In addition, many database export and extract, transform, load (ETL) tools that routinely process large amounts of data provide options to specify escape and delimiter characters. 

## Loading a shapefile into Amazon Redshift
Loading a shapefile

The following examples demonstrate how to load an Esri shapefile using COPY. For more information about loading shapefiles, see [Loading a shapefile into Amazon Redshift](spatial-copy-shapefile.md). 

### Loading a shapefile
Loading a shapefile

The following steps show how to ingest OpenStreetMap data from Amazon S3 using the COPY command. This example assumes that the Norway shapefile archive from [the download site of Geofabrik](https://download.geofabrik.de/europe.html) has been uploaded to a private Amazon S3 bucket in your Amazon Region. The `.shp`, `.shx`, and `.dbf` files must share the same Amazon S3 prefix and file name.
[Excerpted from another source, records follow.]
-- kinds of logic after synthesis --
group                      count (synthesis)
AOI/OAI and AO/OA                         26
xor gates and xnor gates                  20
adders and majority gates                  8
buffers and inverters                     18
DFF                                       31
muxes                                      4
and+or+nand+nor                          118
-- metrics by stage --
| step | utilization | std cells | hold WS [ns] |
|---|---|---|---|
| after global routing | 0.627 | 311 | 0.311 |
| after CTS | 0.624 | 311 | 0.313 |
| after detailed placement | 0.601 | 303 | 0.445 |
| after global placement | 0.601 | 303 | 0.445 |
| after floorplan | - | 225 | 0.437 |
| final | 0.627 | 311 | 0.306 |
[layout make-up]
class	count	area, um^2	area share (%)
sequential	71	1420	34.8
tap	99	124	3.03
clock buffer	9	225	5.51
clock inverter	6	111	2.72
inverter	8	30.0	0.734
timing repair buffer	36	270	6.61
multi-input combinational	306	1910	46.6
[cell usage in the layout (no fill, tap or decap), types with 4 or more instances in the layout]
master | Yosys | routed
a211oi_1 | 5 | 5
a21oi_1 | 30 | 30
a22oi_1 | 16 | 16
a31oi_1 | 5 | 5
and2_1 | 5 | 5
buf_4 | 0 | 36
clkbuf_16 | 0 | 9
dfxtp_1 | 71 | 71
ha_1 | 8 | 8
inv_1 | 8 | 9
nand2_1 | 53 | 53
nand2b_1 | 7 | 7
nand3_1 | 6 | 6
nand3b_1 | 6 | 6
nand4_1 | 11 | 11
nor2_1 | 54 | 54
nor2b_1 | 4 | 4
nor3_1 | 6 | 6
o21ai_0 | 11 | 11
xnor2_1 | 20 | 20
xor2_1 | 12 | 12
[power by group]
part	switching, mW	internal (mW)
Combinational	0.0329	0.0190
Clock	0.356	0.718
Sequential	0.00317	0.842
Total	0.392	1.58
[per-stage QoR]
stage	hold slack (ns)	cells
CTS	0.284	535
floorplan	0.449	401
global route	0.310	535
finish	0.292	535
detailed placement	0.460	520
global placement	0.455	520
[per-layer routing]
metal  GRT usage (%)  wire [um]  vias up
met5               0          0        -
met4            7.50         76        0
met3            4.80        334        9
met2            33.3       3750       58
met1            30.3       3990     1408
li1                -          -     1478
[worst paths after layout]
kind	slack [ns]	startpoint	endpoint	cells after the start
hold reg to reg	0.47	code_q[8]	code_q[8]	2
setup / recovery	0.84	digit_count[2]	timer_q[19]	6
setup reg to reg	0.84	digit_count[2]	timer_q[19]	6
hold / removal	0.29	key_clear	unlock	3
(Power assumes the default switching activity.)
**config.mk**
```make
export PLATFORM = sky130hd
export DESIGN_NAME = wb_pwm_nch
export DESIGN_NICKNAME = d
export VERILOG_FILES = /design/src/rtl/wb_pwm_nch.sv
export SDC_FILE = /design/constraint.sdc
export NUM_CORES = 1
export LEC_CHECK = 0
export BUFFER_PORTS_ARGS = -buffer_cell sky130_fd_sc_hd__buf_2
export CORE_ASPECT_RATIO = 1.2
export CORE_MARGIN = 8
export CORE_UTILIZATION = 35
export CTS_CLUSTER_SIZE = 24
export DETAILED_ROUTE_END_ITERATION = 8
export GPL_ROUTABILITY_DRIVEN = 1
export GPL_TIMING_DRIVEN = 1
export PLACE_DENSITY = 0.5
export SYNTH_ARGS = -nofsm -noshare
export SYNTH_HDL_FRONTEND = slang
export SYNTH_SLANG_ARGS = --single-unit
```
**constraint.sdc**
```tcl
create_clock -name clk -period 6 [get_ports clk]
set_input_delay 0.6 -clock clk [delete_from_list [all_inputs] [get_ports clk]]
set_output_delay 0.6 -clock clk [all_outputs]
set_load 0.02 [all_outputs]
```
File: src/rtl/cpu_fetch_pkg.sv
// Shared types and constants for the instruction fetch unit.
package cpu_fetch_pkg;

  typedef enum logic [2:0] {
    StIdle,
    StReq,
    StDeliver,
    StHold,
    StFault
  } fetch_state_e;

  localparam logic [1:0] FAULT_NONE     = 2'b00;
  localparam logic [1:0] FAULT_MISALIGN = 2'b01;
  localparam logic [1:0] FAULT_TIMEOUT  = 2'b10;

  localparam logic [31:0] INSTR_BYTES = 32'd4;

  // Word-aligned instruction addresses only.
  function automatic logic is_aligned(input logic [31:0] addr);
    return addr[1:0] == 2'b00;
  endfunction

endpackage

File: src/rtl/fetch_timer.sv
// Request timeout counter: counts enabled cycles since the last clear and
// flags the cycle in which the TIMEOUT_CYCLES-th enabled cycle is reached.
module fetch_timer #(
  parameter int unsigned TIMEOUT_CYCLES = 16
) (
  input  logic clk_i,
  input  logic rst_i,
  input  logic clear_i,
  input  logic enable_i,
  output logic expired_o
);

  localparam int unsigned CntW = $clog2(TIMEOUT_CYCLES + 1);
  localparam logic [CntW-1:0] LastCnt = CntW'(TIMEOUT_CYCLES - 1);

  logic [CntW-1:0] cnt_q;

  // Expiry is combinational so the owner can leave on the last counted cycle.
  assign expired_o = enable_i && !clear_i && (cnt_q == LastCnt);

  // Cycle counter, saturating once expired.
  always_ff @(posedge clk_i or posedge rst_i) begin
    if (rst_i) begin
      cnt_q <= '0;
    end else if (clear_i) begin
      cnt_q <= '0;
    end else if (enable_i && !expired_o) begin
      cnt_q <= cnt_q + CntW'(1);
    end
  end

endmodule

File: src/rtl/instruction_fetch_unit.sv
// Instruction fetch unit: issues word reads at the PC, hands each fetched word
// to the instruction register with a one-cycle load pulse, and follows
// sequential fetch or branch redirects. Misaligned redirects stop the unit in a
// sticky fault state until reset.
// Optional build macro FETCH_TIMEOUT_EN adds a request timeout (fault code 10).
module instruction_fetch_unit
  import cpu_fetch_pkg::*;
#(
  parameter logic [31:0] RESET_PC       = 32'h0000_0000,
  parameter int unsigned TIMEOUT_CYCLES = 16
) (
  input  logic        clk,
  input  logic        reset,
  output logic        imem_req,
  output logic [31:0] imem_addr,
  input  logic        imem_ack,
  input  logic [31:0] imem_rdata,
  output logic        load_en,
  output logic [31:0] instruction_out,
  output logic [31:0] pc_out,
  input  logic        fetch_next,
  input  logic        redirect_valid,
  input  logic [31:0] redirect_pc,
  output logic        busy,
  output logic        fault,
  output logic [1:0]  fault_code
);

  fetch_state_e state_q;
  logic [31:0]  pc_q;
  logic [31:0]  instr_q;
  logic [31:0]  pc_out_q;
  logic         fault_q;
  logic [1:0]   fault_code_q;
  logic         pend_valid_q;
  logic [31:0]  pend_pc_q;

  // A redirect arriving with the ack counts as pending and wins over the latched one.
  logic         redir_any;
  logic [31:0]  redir_tgt;
  assign redir_any = redirect_valid | pend_valid_q;
  assign redir_tgt = redirect_valid ? redirect_pc : pend_pc_q;

`ifdef FETCH_TIMEOUT_EN
  logic timer_clear;
  logic timer_expired;

  // Restart on every entry to REQ, including re-issue after a discarded ack.
  assign timer_clear = (state_q != StReq) | (imem_ack & redir_any);

  fetch_timer #(
    .TIMEOUT_CYCLES(TIMEOUT_CYCLES)
  ) u_fetch_timer (
    .clk_i    (clk),
    .rst_i    (reset),
    .clear_i  (timer_clear),
    .enable_i (state_q == StReq),
    .expired_o(timer_expired)
  );
`else
  logic unused_timeout_cfg;
  assign unused_timeout_cfg = ^TIMEOUT_CYCLES;
`endif

  // Fetch sequencer; all outputs are decoded from registered state.
  always_ff @(posedge clk or posedge reset) begin
    if (reset) begin
      state_q      <= StIdle;
      pc_q         <= RESET_PC;
      instr_q      <= '0;
      pc_out_q     <= '0;
      fault_q      <= 1'b0;
      fault_code_q <= FAULT_NONE;
      pend_valid_q <= 1'b0;
      pend_pc_q    <= '0;
    end else begin
      unique case (state_q)
        StIdle, StDeliver: begin
          if (redirect_valid) begin
            if (is_aligned(redirect_pc)) begin
              pc_q    <= redirect_pc;
              state_q <= StReq;
            end else begin
              state_q      <= StFault;
              fault_q      <= 1'b1;
              fault_code_q <= FAULT_MISALIGN;
            end
          end else begin
            state_q <= (state_q == StIdle) ? StReq : StHold;
          end
        end

        StReq: begin
          if (imem_ack) begin
            pend_valid_q <= 1'b0;
            if (redir_any) begin
              // Data belongs to the abandoned path; drop it.
              if (is_aligned(redir_tgt)) begin
                pc_q    <= redir_tgt;
                state_q <= StReq;
              end else begin
                state_q      <= StFault;
                fault_q      <= 1'b1;
                fault_code_q <= FAULT_MISALIGN;
              end
            end else begin
              instr_q  <= imem_rdata;
              pc_out_q <= pc_q;
              state_q  <= StDeliver;
            end
          end else begin
            // Hold the request; remember the newest redirect target.
            if (redirect_valid) begin
              pend_valid_q <= 1'b1;
              pend_pc_q    <= redirect_pc;
            end
`ifdef FETCH_TIMEOUT_EN
            if (timer_expired) begin
              state_q      <= StFault;
              fault_q      <= 1'b1;
              fault_code_q <= FAULT_TIMEOUT;
            end
`endif
          end
        end

        StHold: begin
          if (redirect_valid) begin
            if (is_aligned(redirect_pc)) begin
              pc_q    <= redirect_pc;
              state_q <= StReq;
            end else begin
              state_q      <= StFault;
              fault_q      <= 1'b1;
              fault_code_q <= FAULT_MISALIGN;
            end
          end else if (fetch_next) begin
            pc_q    <= pc_q + INSTR_BYTES;
            state_q <= StReq;
          end
        end

        StFault: begin
          state_q <= StFault;
        end

        default: begin
          state_q <= StIdle;
        end
      endcase
    end
  end

  assign imem_req        = (state_q == StReq);
  assign imem_addr       = pc_q;
  assign load_en         = (state_q == StDeliver);
  assign instruction_out = instr_q;
  assign pc_out          = pc_out_q;
  assign busy            = (state_q != StHold) && (state_q != StFault);
  assign fault           = fault_q;
  assign fault_code      = fault_code_q;

endmodule
--- src/rtl/packet_rr_arbiter.sv ---
// packet_rr_arbiter
//   Packet-granular round-robin arbiter for one output port of a stream switch.
//   A source requests this port when it is valid and its destination equals
//   PORT_IDX. One winner is picked per packet (one cycle of arbitration
//   latency). The grant stays locked until that source's last beat transfers,
//   and is then released for exactly one IDLE cycle.
//
//   Optional feature macro: ARB_TIMEOUT_EN
//     When defined, a stall counter force-releases a lock whose granted source
//     has held valid low for TIMEOUT_CYCLES locked cycles. timeout_o pulses
//     for one cycle on that release. When undefined, timeout_o is tied low.
//
// Ports
//   clk_i          clock, all state on rising edge
//   rst_in         asynchronous active-low reset
//   s_valid_i      per-source valid           [S_DATA_COUNT]
//   s_dest_i       per-source destination     [DW] x S_DATA_COUNT (unpacked)
//   s_last_i       per-source end-of-packet   [S_DATA_COUNT]
//   m_ready_i      ready of output PORT_IDX
//   grant_o        index of the locked source [IW]
//   grant_valid_o  grant_o is locked, safe to steer the datapath
//   timeout_o      one-cycle pulse on forced release

// Per-source request decode: source wants this port.
module packet_rr_req_dec #(
  parameter int DW       = 2,
  parameter int PORT_IDX = 0
) (
  input  logic          valid_i,
  input  logic [DW-1:0] dest_i,
  output logic          req_o
);
  assign req_o = valid_i && (dest_i == DW'(PORT_IDX));
endmodule
### src/rtl/cmp_initiator.sv
// rtl/cmp_initiator.sv - request/response sequencer that drives the ALU comparator for a settle window
// Optional macro CMP_INIT_CHECK_EN: full consistency decode of cmp_y/flags with rsp_err active.
module cmp_initiator #(
  parameter int WIDTH  = 8,
  parameter int SETTLE = 1
) (
  input  logic             clk,
  input  logic             rst_n,
  input  logic             req_valid,
  output logic             req_ready,
  input  logic [WIDTH-1:0] req_a,
  input  logic [WIDTH-1:0] req_b,
  output logic [WIDTH-1:0] cmp_a,
  output logic [WIDTH-1:0] cmp_b,
  output logic             cmp_en_n,
  input  logic [WIDTH-1:0] cmp_y,
  input  logic             cmp_carry,
  input  logic             cmp_zero,
  output logic             rsp_valid,
  input  logic             rsp_ready,
  output logic             rsp_lt,
  output logic             rsp_gt,
  output logic             rsp_eq,
  output logic             rsp_err
);

  typedef enum logic [1:0] {IDLE, DRIVE, RESP} state_t;

  state_t           state_q;
  logic [3:0]       cnt_q;
  logic [WIDTH-1:0] a_q, b_q;
  logic             en_n_q, req_ready_q, rsp_valid_q;
  logic             lt_q, gt_q, eq_q, err_q;
  logic             lt_d, gt_d, eq_d, err_d;

`ifdef CMP_INIT_CHECK_EN
  localparam logic [WIDTH-1:0] YLt = WIDTH'(1);
  localparam logic [WIDTH-1:0] YGt = {1'b1, {(WIDTH-1){1'b0}}};

  // Only the three exact signatures a healthy comparator can produce are trusted.
  always_comb begin
    lt_d  = (cmp_y == YLt) && !cmp_zero && !cmp_carry;
    gt_d  = (cmp_y == YGt) && !cmp_zero && !cmp_carry;
    eq_d  = (cmp_y == '0)  &&  cmp_zero && !cmp_carry;
    err_d = !(lt_d || gt_d || eq_d);
  end
`else
  logic unused_flags;
  assign unused_flags = cmp_carry ^ cmp_zero ^ (^cmp_y);

  always_comb begin
    lt_d  = cmp_y[0];
    gt_d  = cmp_y[WIDTH-1];
    eq_d  = ~cmp_y[0] & ~cmp_y[WIDTH-1];
    err_d = 1'b0;
  end
`endif

  always_ff @(posedge clk or negedge rst_n) begin
    if (!rst_n) begin
      state_q     <= IDLE;
      cnt_q       <= '0;
      a_q         <= '0;
      b_q         <= '0;
      en_n_q      <= 1'b1;
      req_ready_q <= 1'b1;
      rsp_valid_q <= 1'b0;
      lt_q        <= 1'b0;
      gt_q        <= 1'b0;
      eq_q        <= 1'b0;
      err_q       <= 1'b0;
    end else begin
      case (state_q)
        IDLE: begin
          if (req_valid) begin
            a_q         <= req_a;
            b_q         <= req_b;
            en_n_q      <= 1'b0;
            cnt_q       <= 4'(SETTLE);
            req_ready_q <= 1'b0;
            state_q     <= DRIVE;
          end
        end
        DRIVE: begin
          // Sample on the edge where the counter reaches zero.
          if (cnt_q == 4'd1) begin
            cnt_q       <= '0;
            lt_q        <= lt_d;
            gt_q        <= gt_d;
            eq_q        <= eq_d;
            err_q       <= err_d;
            en_n_q      <= 1'b1;
            rsp_valid_q <= 1'b1;
            state_q     <= RESP;
          end else begin
            cnt_q <= cnt_q - 4'd1;
          end
        end
        RESP: begin
          if (rsp_ready) begin
            rsp_valid_q <= 1'b0;
            req_ready_q <= 1'b1;
            state_q     <= IDLE;
          end
        end
        default: state_q <= IDLE;
      endcase
    end
  end

  assign req_ready = req_ready_q;
  assign cmp_a     = a_q;
  assign cmp_b     = b_q;
  assign cmp_en_n  = en_n_q;
  assign rsp_valid = rsp_valid_q;
  assign rsp_lt    = lt_q;
  assign rsp_gt    = gt_q;
  assign rsp_eq    = eq_q;
  assign rsp_err   = err_q;

endmodule

### config.mk
export PLATFORM = sky130hd
export DESIGN_NAME = cmp_initiator
export DESIGN_NICKNAME = d
export VERILOG_FILES = /design/src/rtl/cmp_initiator.sv
export SDC_FILE = /design/constraint.sdc
export NUM_CORES = 1
export LEC_CHECK = 0
export CORE_ASPECT_RATIO = 0.7
export CORE_MARGIN = 10
export CORE_UTILIZATION = 40
export DETAILED_ROUTE_END_ITERATION = 12
export PLACE_DENSITY = 0.73
export SLEW_MARGIN = 10
export SYNTH_ARGS = -nofsm -noshare
export SYNTH_HDL_FRONTEND = slang
export SYNTH_SLANG_ARGS = --single-unit
### constraint.sdc
create_clock -name clk -period 2.95 [get_ports clk]
set_clock_uncertainty 0.1 [all_clocks]
set_input_delay 0.59 -clock clk [delete_from_list [all_inputs] [get_ports clk]]
set_output_delay 0.59 -clock clk [all_outputs]
set_load 0.1 [all_outputs]
# [Word level (Yosys, flattened, before mapping)]
# Index checks and enable logic that the tools add are counted.
[totals] reg_bits=28 word_cells=45 inputBits=30
[op_classes] bitwise_logic=3 n_reduce_logical=11 add_sub_neg=1 n_eq_ne=6 mux=14
[ops] cell="3-bit AND reduction" n=4
[ops] cell="4-bit 2-to-1 mux" n=2
[ops] cell="4-bit case mux with 2 select lines" n=1
[ops] cell="2-bit 2-to-1 mux" n=3
[ops] cell="2-bit != test (second input constant)" n=3
[ops] cell="1-bit case mux with 2 select lines" n=3
[ops] cell="2-bit case mux with 3 select lines" n=1
[ops] cell="2-bit AND reduction" n=3
[ops] cell="2-bit nonzero test" n=3
[ops] cell="4-bit by 1-bit == test with 1-bit output (second input constant)" n=1
[ops] cell="1-bit 2-to-1 mux" n=4
[ops] cell="4-bit by 1-bit subtractor with 4-bit output (second input constant)" n=1
[ops] cell="2-bit by 1-bit == test with 1-bit output (second input constant)" n=1
[ops] cell="2-bit == test (second input constant)" n=1
[ops] cell="2-bit zero test" n=1
[ops] cell="1-bit NOT" n=2
[ops] cell="1-bit AND" n=1

# [Logic depth before layout (Yosys ltp)]
[logic_depth] word_depth=3 mapped_depth=6 mapped_depth_nobuf=5

# [Least setup slack after synthesis]
# OpenSTA, ideal clock, no wires.
[synth_timing] path_type="register to register" startpoint="register cnt_q[1]" endpoint="register eq_q, in the netlist rsp_eq" t_arrival_ns=1.685 required_time_ns=2.725 path_stages_with_launch=7 slack_ns=1.040 synth_period_minus_slack_ns=1.910 path_buffers=1 setup_time_ns=0.125 cell_sequence="dfrtp_1 -> inv_1 -> ha_1 -> or3b_4 -> or3_1 -> buf_6 -> mux2_4"
[synth_between] elab_chain_cells=2
[synth_lines] element="start: declaration" line="30" text="logic [3:0] cnt_q;"
[synth_lines] element="start signal: assignment" line="79" text="cnt_q <= 4'(SETTLE);"
[synth_lines] element="start signal: assignment" line="96" text="cnt_q <= cnt_q - 4'd1;"
[synth_lines] element="4-bit by 1-bit == test with 1-bit output" line="86" text="if (cnt_q == 4'd1) begin"
[synth_lines] element="2-bit AND reduction (no line)"
[synth_lines] element="end signal: assignment" line="90" text="eq_q <= eq_d;"
[synth_lines] element="end: declaration" line="33" text="logic lt_q, gt_q, eq_q, err_q;"
# No other way between the ends.
# A chain may end at the register's enable or synchronous reset.

# [Worst setup path in the final report]
[layout_timing] startpoint="register cnt_q[1]" endpoint="register gt_q, in the netlist rsp_gt"
[layout_between] elab_chain_cells=2
[layout_lines] element="4-bit by 1-bit == test with 1-bit output" line="86"
[layout_lines] element="2-bit AND reduction (no line)"
[layout_lines] element="end signal: assignment" line="89" text="gt_q <= gt_d;"
[layout_lines] element="end: declaration" line="33"
# No other way between the ends.

==> impl_metrics.json <==
{
  "status": "finished clean",
  "clock_sinks": 28,
  "io_buffers": 43,
  "ys_seq_area_share_pct": 59.9,
  "critPathKind": "reg -> reg",
  "synth-seq-cells": 28,
  "firstDrtPassIters": 4,
  "cts_htree_levels": 1,
  "viasPerCell": 4.83,
  "cts.path.max_buffers": 2,
  "die_w_um": 84.8,
  "grt_max_degree": 29,
  "clk_latency_ps": 280,
  "place_congestion": 0.840,
  "start_util_pct": 41.9,
  "yosysWarnings": 0,
  "hold_path_depth": 2,
  "vias": 821,
  "cts_setup_buffers": 0,
  "die_y_um": 65.3,
  "num_antenna_cells": 0,
  "register_area_um2": 703,
  "cp-start-kind": "flop",
  "fin_crit_ps": 2060,
  "r2r.worst_path.cells": 5,
  "cts_resized": 0,
  "drive_gt1_share_pct": 39.6,
  "rows": 16,
  "antenna_found_initial": 0,
  "max_cap_violations": 0,
  "n_fill_cell": 235,
  "end_kind": "flop",
  "grt_setup_unrepaired": "no",
  "drc": 0,
  "grt_pass1_vias": 934,
  "synth_fp_nets": 120,
  "place_hpwl_um": 2040,
  "syn_area_um2": 1170,
  "syn_to_final_growth_pct": 41.1,
  "cts_tree": "built",
  "grt_pass1_wl_um": 4450,
  "hp-class": "reg -> reg",
  "ant_nets": 0,
  "routedWlPerCell_um": 15.7,
  "die_area_um2": 5540,
  "fin_nets": 167,
  "arrival_ps": 2130,
  "cts_made_buffers": 3,
  "slew_violations": 0,
  "io_pins": 53,
  "timing_hold_violations_final": 0,
  "crit_start": "cnt_q[1]",
  "setup-tns-final_ps": 0,
  "period_share_pct": 69.9,
  "regToRegEndpoint": "rsp_gt",
  "fmax_mhz": 485,
  "root_buffer": "clkbuf_8",
  "r2r_setup_slack_ps": 890,
  "ys_types": 27,
  "postCtsHoldBufs": 0,
  "syn_inst": 88,
  "core_area_um2": 2800,
  "min_to": "cmp_en_n",
  "overflow": 0,
  "track_usage_pct": 10.0,
  "drt_iter0_drc": 40,
  "crit_fanout": 7,
  "cts.clk_slew.worst_paths_ps": 90,
  "drt_wl_total_um": 2670,
  "setup_viol": 0,
  "multi_input_area_um2": 429,
  "hp-start": "cmp_en_n",
  "reg2reg_from": "cnt_q[1]",
  "post_synth.cell_area_avg_um2": 13.4,
  "worst-endpoint-required_ps": 3020
}
[flip-flops by register name, indices dropped and copies added (netlist names)]
signal,flops
rsp_lt,1
cmp_a,8
rsp_valid,1
state_q,2
cnt_q,4
cmp_en_n,1
req_ready,1
cmp_b,8
rsp_gt,1
rsp_eq,1
[per-stage QoR]
stage / hold slack, ps / setup WS, ps / std cells / cell area, um^2 / util [%]
2_1_floorplan: 194 / 1040 / 88 / 1170 / -
3_3_place_gp: 376 / 720 / 166 / 1590 / 56.6
3_5_place_dp: 390 / 681 / 166 / 1590 / 56.6
4_1_cts: 397 / 890 / 170 / 1660 / 59.2
5_1_grt: 422 / 802 / 170 / 1660 / 59.2
6_report: 390 / 888 / 170 / 1660 / 59.2
[placed cells by master (no fill, tap or decap), drive strengths merged]
cell type / instances
a21oi: 2
dfrtp: 26
nor2: 3
o21bai: 1
o21ai: 5
and3: 1
nor2b: 2
o311ai: 1
or3b: 1
buf: 24
o31ai: 1
ha: 2
nand2b: 2
mux2: 19
clkdlybuf4s50: 21
a21o: 1
nand2: 5
bufinv: 1
nand4b: 1
or3: 1
clkbuf: 3
dfstp: 2
nor4: 1
conb: 1
inv: 5
nand3: 2
[cell usage after synthesis (all sizes together)]
master / count / share of area, %
and3: 1 / 0.64
nand2: 5 / 1.6
o31ai: 1 / 0.64
or3: 1 / 0.53
or3b: 1 / 0.96
buf: 3 / 2.0
dfrtp: 26 / 55
dfstp: 2 / 4.5
o311ai: 1 / 0.75
o21bai: 1 / 0.64
mux2: 19 / 19
o21ai: 5 / 2.1
ha: 2 / 2.1
nor2b: 2 / 1.1
inv: 5 / 1.6
nor4: 1 / 0.53
a21o: 1 / 0.75
nor2: 3 / 1.2
a21oi: 2 / 0.85
nand2b: 2 / 1.1
conb: 1 / 0.32
nand3: 2 / 0.85
nand4b: 1 / 0.75
[worst max path at each step]
stage,end,depth (start not counted)
6_report,rsp_gt,5
5_1_grt,rsp_lt,5
4_1_cts,rsp_gt,5
3_5_place_dp,cmp_b[4],5
3_3_place_gp,cmp_a[5],5
2_1_floorplan,rsp_eq,6
[routing by layer]
metal | GRT usage [%] | wire length, um
met2 | 14.8 | 1150
met5 | 0 | 0
met1 | 11.5 | 1180
met4 | 3.07 | 31
met3 | 6.77 | 307
[layout make-up]
cell class	count	area share [%]
clock buffer	3	2.49
clock inverter	1	1.81
inverter	5	1.13
multi-input combinational	52	25.9
sequential	28	42.4
tap	36	2.72
timing repair buffer	45	23.5
[worst max-delay path: stages (launching register included)]
cell	delay, ps
dfrtp_1	420
inv_1	90
ha_1	130
or3b_4	390
or3_1	470
mux2_4	340
[kinds of logic (layout without fill, tap and decap cells)]
kind of cell | count (synthesis) | after routing | synth area share [%]
adder cells (fa/ha/maj) | 2 | 2 | 2.13
AO/OA/AOI/OAI | 11 | 11 | 5.75
buffers and inverters | 8 | 54 | 3.62
multiplexers | 19 | 19 | 19.2
AND/OR/NAND/NOR | 19 | 19 | 9.16
flip-flops | 28 | 28 | 59.9
other | 1 | 1 | 0.319
Power is left out: the tool's default activity adds up to more than one toggle a clock period on the data nets, which glitch-free logic cannot reach.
#### Ingesting data without simplification
Ingesting data without simplification

The following commands create tables and ingest data that can fit in the maximum geometry size without any simplification. Open the `gis_osm_natural_free_1.shp` in your preferred GIS software and inspect the columns in this layer. By default, either IDENTITY or GEOMETRY columns are first. When a GEOMETRY column is first, you can create the table as shown following.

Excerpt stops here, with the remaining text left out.